The most common food triggers feature more heavily in our winter diet, perhaps part-explaining why eczema may worsen during the cooler months.
Many Pai customers report great results from the following dietary changes.
– Avoid Acidic foods. Way back in the 1930s Nobel-prize winning scientist Ragnar Berg identified the effects of highly acidic foods on our general health. In particular, his research highlighted a link between acidity in the gut and eczema flare-ups. Dairy, oats and refined sugar are all acidic baddies, which is why winter favourite porridge can be particularly aggravating for eczema sufferers. Try eating a slightly alkaline diet and see how your skin reacts.
For more info, read my previous blog.
– Avoid Dairy & Meat. As well as being acidic, both dairy and meat are also common allergens which aggravate the skin when ingested. They also both contain arachidonic acid, a fatty acid which can build up within skin cells and contribute to the inflammation associated with eczema flare-ups.

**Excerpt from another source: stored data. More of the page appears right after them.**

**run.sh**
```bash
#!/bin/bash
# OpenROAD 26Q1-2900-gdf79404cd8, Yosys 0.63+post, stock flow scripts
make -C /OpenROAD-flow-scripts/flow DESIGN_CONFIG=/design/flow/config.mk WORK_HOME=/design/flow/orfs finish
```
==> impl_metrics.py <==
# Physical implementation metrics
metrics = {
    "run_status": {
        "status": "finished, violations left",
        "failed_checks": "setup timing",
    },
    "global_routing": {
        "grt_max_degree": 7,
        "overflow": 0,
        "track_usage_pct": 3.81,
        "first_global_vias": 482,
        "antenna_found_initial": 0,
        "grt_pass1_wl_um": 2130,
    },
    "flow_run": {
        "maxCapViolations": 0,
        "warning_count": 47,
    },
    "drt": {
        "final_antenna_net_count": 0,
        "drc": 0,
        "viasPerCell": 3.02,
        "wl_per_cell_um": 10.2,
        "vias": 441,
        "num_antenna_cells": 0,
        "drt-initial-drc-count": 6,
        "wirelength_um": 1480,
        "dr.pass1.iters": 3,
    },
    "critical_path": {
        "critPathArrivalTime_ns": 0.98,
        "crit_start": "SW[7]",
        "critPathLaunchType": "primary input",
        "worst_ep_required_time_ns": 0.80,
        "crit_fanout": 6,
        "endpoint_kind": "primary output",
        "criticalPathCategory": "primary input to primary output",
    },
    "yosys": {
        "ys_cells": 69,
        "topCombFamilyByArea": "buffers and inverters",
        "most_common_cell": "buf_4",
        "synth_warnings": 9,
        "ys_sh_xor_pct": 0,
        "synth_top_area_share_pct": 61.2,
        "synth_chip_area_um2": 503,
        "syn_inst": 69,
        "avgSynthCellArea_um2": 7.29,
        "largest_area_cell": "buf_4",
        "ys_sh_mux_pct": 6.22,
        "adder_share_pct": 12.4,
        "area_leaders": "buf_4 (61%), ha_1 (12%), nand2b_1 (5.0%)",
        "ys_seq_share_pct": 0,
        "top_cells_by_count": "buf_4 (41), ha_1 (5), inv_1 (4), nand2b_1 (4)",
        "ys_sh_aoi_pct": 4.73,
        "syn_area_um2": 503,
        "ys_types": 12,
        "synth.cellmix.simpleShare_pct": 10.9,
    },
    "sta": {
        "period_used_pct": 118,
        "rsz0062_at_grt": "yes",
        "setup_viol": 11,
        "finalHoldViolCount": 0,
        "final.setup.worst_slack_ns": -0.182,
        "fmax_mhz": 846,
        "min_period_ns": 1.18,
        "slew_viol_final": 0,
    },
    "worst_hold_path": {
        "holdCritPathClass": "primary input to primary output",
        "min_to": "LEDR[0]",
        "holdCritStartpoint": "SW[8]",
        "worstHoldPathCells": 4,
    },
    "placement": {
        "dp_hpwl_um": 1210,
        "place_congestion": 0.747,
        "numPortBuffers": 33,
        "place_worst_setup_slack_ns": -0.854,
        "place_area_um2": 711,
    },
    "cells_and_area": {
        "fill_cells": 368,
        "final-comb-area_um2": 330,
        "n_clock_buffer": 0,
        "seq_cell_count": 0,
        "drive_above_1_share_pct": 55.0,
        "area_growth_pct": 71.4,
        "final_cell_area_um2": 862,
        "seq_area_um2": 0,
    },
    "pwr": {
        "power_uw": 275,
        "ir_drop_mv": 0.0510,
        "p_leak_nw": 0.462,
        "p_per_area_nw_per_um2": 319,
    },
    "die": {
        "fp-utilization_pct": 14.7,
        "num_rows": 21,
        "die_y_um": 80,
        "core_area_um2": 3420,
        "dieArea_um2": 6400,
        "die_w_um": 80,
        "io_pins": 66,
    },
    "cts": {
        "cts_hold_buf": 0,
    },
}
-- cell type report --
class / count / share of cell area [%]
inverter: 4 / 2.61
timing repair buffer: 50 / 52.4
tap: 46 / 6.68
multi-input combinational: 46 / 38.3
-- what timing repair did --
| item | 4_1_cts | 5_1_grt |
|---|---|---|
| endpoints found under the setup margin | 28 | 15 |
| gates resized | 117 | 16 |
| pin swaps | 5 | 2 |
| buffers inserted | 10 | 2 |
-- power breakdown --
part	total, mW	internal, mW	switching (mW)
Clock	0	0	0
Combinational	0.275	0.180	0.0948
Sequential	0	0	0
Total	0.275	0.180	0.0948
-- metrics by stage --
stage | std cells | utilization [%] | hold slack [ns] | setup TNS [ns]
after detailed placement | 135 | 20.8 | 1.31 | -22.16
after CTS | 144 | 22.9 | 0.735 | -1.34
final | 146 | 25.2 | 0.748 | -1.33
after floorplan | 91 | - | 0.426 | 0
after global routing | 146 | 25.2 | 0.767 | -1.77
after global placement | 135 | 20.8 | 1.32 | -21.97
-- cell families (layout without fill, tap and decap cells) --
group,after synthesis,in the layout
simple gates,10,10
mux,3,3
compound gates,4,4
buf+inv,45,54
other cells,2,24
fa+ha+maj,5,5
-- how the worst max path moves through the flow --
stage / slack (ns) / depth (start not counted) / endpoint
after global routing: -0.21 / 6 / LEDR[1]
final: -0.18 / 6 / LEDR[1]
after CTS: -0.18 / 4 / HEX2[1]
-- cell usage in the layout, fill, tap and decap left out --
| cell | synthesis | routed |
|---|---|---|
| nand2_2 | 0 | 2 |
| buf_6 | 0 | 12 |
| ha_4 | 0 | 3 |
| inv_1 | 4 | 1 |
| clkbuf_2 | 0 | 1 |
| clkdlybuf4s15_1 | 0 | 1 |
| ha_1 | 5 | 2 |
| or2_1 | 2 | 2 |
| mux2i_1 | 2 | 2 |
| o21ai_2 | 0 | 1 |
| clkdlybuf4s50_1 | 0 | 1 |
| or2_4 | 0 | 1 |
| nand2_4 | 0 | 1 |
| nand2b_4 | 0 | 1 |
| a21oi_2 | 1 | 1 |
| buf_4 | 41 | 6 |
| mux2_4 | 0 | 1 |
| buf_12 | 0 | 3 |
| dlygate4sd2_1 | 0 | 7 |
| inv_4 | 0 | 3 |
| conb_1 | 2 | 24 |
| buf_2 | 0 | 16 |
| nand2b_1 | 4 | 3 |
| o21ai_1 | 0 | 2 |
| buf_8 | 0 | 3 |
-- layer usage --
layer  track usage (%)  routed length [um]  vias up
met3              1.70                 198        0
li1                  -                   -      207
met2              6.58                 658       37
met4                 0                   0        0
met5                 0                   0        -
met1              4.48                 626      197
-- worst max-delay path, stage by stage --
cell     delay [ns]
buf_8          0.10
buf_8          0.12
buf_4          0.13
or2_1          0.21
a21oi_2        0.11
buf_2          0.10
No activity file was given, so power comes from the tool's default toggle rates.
**design/flow/run.sh**
```bash
#!/bin/bash
# OpenROAD 26Q1-2900-gdf79404cd8, Yosys 0.63+post, stock flow scripts
make -C /OpenROAD-flow-scripts/flow DESIGN_CONFIG=/design/flow/config.mk WORK_HOME=/design/flow/orfs finish
```
**design/flow/config.mk**
```make
export PLATFORM = sky130hd
export DESIGN_NAME = Fifo
export DESIGN_NICKNAME = Fifo
export VERILOG_FILES = /design/flow/design.v
export SDC_FILE = /design/flow/constraint.sdc
export NUM_CORES = 4
export LEC_CHECK = 1
export CORE_UTILIZATION = 30
```
**design/flow/constraint.sdc**
```tcl
current_design Fifo

set clk_period 9.1
set clk_io_pct 0.2

create_clock -name clk0 -period $clk_period [get_ports {clk}]

set non_clock_inputs [all_inputs -no_clocks]
set_input_delay [expr $clk_period * $clk_io_pct] -clock clk0 $non_clock_inputs
set_output_delay [expr $clk_period * $clk_io_pct] -clock clk0 [all_outputs]
```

– Embrace the good fats. Increasing your intake of Essential Fatty Acids is essential for anyone suffering from skin difficulties. They condition the skin from the inside and are the building blocks of healthy skin. Hemp and Flaxseed oils are both good EFA supplements. It is important to store them in the fridge to keep them fresh for longer. If you prefer to take Flax in its seed form then remember to grind the seeds down so the body can absorb them more easily.
Finally, remember – moderation is key! If you are looking to make any radical changes to your diet, always consult a nutritionist first.